Às 13h00, encontravam-se operacionais apenas quatro ambulâncias de Suporte Imediato de Vida (SIV), sediadas em Loulé, Lagoa, Tavira e Vila Real de Santo António, meios tripulados por um enfermeiro e um técnico de emergência pré-hospitalar, e com menor diferenciação clínica do que as ambulâncias de emergência médica.

Rui Lázaro recordou que, nos últimos meses, o reforço de equipas tem sido feito através da deslocação de técnicos das regiões Norte e Centro para Lisboa e Vale do Tejo e para o Algarve, numa tentativa de colmatar a escassez de recursos humanos.

Dados recentemente divulgados pelo INEM indicam que, entre janeiro e novembro do ano passado, as Viaturas Médicas de Emergência e Reanimação (VMER) estiveram inoperacionais durante 9.172 horas, o valor mais elevado desde 2013. As VMER são consideradas dos meios mais diferenciados do socorro pré-hospitalar, por integrarem uma equipa com médico e enfermeiro.

Embora os dados não discriminem as causas das indisponibilidades, a falta de tripulação tem sido historicamente o principal motivo apontado.
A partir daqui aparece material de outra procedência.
==> inputs of sierra <==
// ixu_mc_pipe
module ixu_mc_pipe (
    input  wire         core_clock_i,
    input  wire         core_flush_i,
    input  wire  [17:0] data_i,
    input  wire         valid_i,
    output logic        busy_o,
    output wire  [ 5:0] rs1_o,
    output wire  [ 5:0] rs2_o,
    input  wire  [31:0] rs1_data_i,
    input  wire  [31:0] rs2_data_i,
    output wire  [ 4:0] rob_o,
    input  wire  [ 6:0] opcode_i,
    input  wire  [ 6:0] ins_type,
    input  wire         imm_i,
    input  wire  [31:0] immediate_i,
    input  wire  [ 5:0] dest_i,
    output logic [ 5:0] wakeup_dest,
    output logic        wakeup_valid,
    output logic [ 5:0] l_wakeup_dest,
    output logic        l_wakeup_valid,
    output logic [ 5:0] ixu_mc_ex_dest,
    output logic [31:0] ixu_mc_ex_data,
    output logic        ixu_mc_ex_valid,
    output logic [ 5:0] ixu_mc_wb_dest,
    output logic [31:0] ixu_mc_wb_data,
    output logic        ixu_mc_wb_valid,
    output wire  [ 4:0] pmu_ins_id_o,
    output wire         pmu_ins_valid_o
);
make LEC_CHECK=0 ABC_AREA=1 CAP_MARGIN=5 CORE_MARGIN=2 CORE_UTILIZATION=72 CTS_CLUSTER_DIAMETER=244 CTS_CLUSTER_SIZE=72 PLACE_DENSITY=0.65 SETUP_SLACK_MARGIN=0.4 SLEW_MARGIN=40 finish   # period 3.53 ns
run.sh (not shown) runs the stock make flow with config.mk's settings and CLKGATE_MAP_FILE=.
==> inputs of tundra, as changes to sierra <==
==> flow/config.mk (replaced) <==
export PLATFORM = sky130hd
export DESIGN_NAME = ixu_mc_pipe
export DESIGN_NICKNAME = ixu_mc_pipe
export VERILOG_FILES = /design/flow/design.v
export SDC_FILE = /design/flow/constraint.sdc
export NUM_CORES = 4
export LEC_CHECK = 0
export CAP_MARGIN = 20
export CORE_MARGIN = 2
export CORE_UTILIZATION = 62
export CTS_CLUSTER_SIZE = 96
export SETUP_SLACK_MARGIN = 0.4
export SLEW_MARGIN = 20
==> flow/constraint.sdc (replaced) <==
create_clock -name core_clock -period 6.93 [get_ports {core_clock_i}]
set_input_delay 1.3860 -clock core_clock [delete_from_list [all_inputs] [get_ports {core_clock_i}]]
set_output_delay 1.3860 -clock core_clock [all_outputs]
set_load 0.01 [all_outputs]
==> flow_summary_export.csv <==
group,metric,value,unit
floorplanning,fp.dieH,303,um
outcome,firstError,"[ERROR GRT-0116] Global routing finished with congestion. Check the congestion regions in the DRC Viewer.",
logic_synthesis,yosys_area,64500,um2
outcome,lastStage,"global routing (5_1_grt)",
logic_synthesis,yosysCellCount,8659,
outcome,status,"did not finish",
logic_synthesis,xor_area_share,2.12,%
logic_synthesis,synth.yosys.seq_area_share,11.6,%
# the run above: sierra

==> flow_summary_export.csv <==
group,metric,value,unit
outcome,failed_checks,"negative setup slack",
logic_synthesis,yosysCellCount,7149,
outcome,status,"complete, but fails checks",
sta,fin_ws,-1.25,ns
floorplanning,fp.dieH,319,um
logic_synthesis,xor_area_share,3.95,%
sta,setup_violations,32,
# the run above: tundra


==> cedar: inputs <==
Starting RTL as in the previous note.
==> flow/config.mk <==
export PLATFORM = sky130hd
export DESIGN_NAME = ixu_mc_pipe
export DESIGN_NICKNAME = ixu_mc_pipe
export VERILOG_FILES = /design/flow/design.v
export SDC_FILE = /design/flow/constraint.sdc
export NUM_CORES = 4
export LEC_CHECK = 0
export ABC_AREA = 1
export CAP_MARGIN = 30
export CELL_PAD_IN_SITES_DETAIL_PLACEMENT = 2
export CELL_PAD_IN_SITES_GLOBAL_PLACEMENT = 2
export CORE_MARGIN = 4
export CORE_UTILIZATION = 18
export GPL_TIMING_DRIVEN = 0
export MAX_ROUTING_LAYER = met5
export MIN_ROUTING_LAYER = met1
export SETUP_SLACK_MARGIN = 0.4
export SLEW_MARGIN = 20
export TNS_END_PERCENT = 15
==> flow/constraint.sdc <==
create_clock -name core_clock -period 9.0 [get_ports {core_clock_i}]
set_input_delay 1.8000 -clock core_clock [delete_from_list [all_inputs] [get_ports {core_clock_i}]]
set_output_delay 1.8000 -clock core_clock [all_outputs]
set_load 0.01 [all_outputs]
==> willow: changes against cedar <==
- ABC_AREA: 1 -> not set
- CAP_MARGIN: 30 -> 20
- CELL_PAD_IN_SITES_DETAIL_PLACEMENT: 2 -> not set
- CELL_PAD_IN_SITES_GLOBAL_PLACEMENT: 2 -> not set
- CORE_MARGIN: 4 -> 2
- CORE_UTILIZATION: 18 -> 70
- CTS_CLUSTER_SIZE: not set -> 37
- GPL_TIMING_DRIVEN: 0 -> not set
- MAX_ROUTING_LAYER: met5 -> not set
- MIN_ROUTING_LAYER: met1 -> not set
- TNS_END_PERCENT: 15 -> not set
==> flow/constraint.sdc (replaced) <==
create_clock -name core_clock -period 7.38 [get_ports {core_clock_i}]
set_input_delay 1.4760 -clock core_clock [delete_from_list [all_inputs] [get_ports {core_clock_i}]]
set_output_delay 1.4760 -clock core_clock [all_outputs]
set_load 0.01 [all_outputs]
==> comparison <==
cedar completed with no timing, DRC or antenna violations. willow never finished: it broke off in global routing (5_1_grt).
In willow the die size is lower than in cedar, by about 80%.
Of willow and cedar, cedar has the higher synthesized area (gap 4.8%, measured against cedar).
Of cedar and willow, cedar has the higher synthesized cell count (gap 21%, measured against willow).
Situações semelhantes já tinham sido reportadas noutras regiões do país, incluindo Lisboa e Vale do Tejo e o Alentejo, onde várias viaturas estiveram paradas na véspera de Natal.

Perante as dificuldades, a Liga dos Bombeiros Portugueses anunciou a criação de uma ‘task-force’ de quatro ambulâncias para reforçar o socorro pré-hospitalar durante o fim de semana, embora estes meios estejam concentrados na região de Lisboa, sem impacto direto no Algarve.